[Dataset entries]
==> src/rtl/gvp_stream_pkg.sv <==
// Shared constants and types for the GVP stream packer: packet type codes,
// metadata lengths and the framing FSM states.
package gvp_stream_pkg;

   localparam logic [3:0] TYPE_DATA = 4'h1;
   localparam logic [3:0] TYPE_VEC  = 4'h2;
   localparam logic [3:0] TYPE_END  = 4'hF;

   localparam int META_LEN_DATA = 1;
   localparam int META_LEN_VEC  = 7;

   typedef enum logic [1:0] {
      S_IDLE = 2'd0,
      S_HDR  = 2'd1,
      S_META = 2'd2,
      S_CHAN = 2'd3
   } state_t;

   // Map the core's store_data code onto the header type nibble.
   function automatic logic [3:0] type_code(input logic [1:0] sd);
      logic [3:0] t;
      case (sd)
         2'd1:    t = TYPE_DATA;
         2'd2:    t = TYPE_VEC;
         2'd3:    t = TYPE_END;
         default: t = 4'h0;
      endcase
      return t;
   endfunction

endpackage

| Exercise directions |
Among the lines above, return those that contain the string "logic".

| Task output |
   localparam logic [3:0] TYPE_DATA = 4'h1;
   localparam logic [3:0] TYPE_VEC  = 4'h2;
   localparam logic [3:0] TYPE_END  = 4'hF;
   typedef enum logic [1:0] {
   function automatic logic [3:0] type_code(input logic [1:0] sd);
      logic [3:0] t;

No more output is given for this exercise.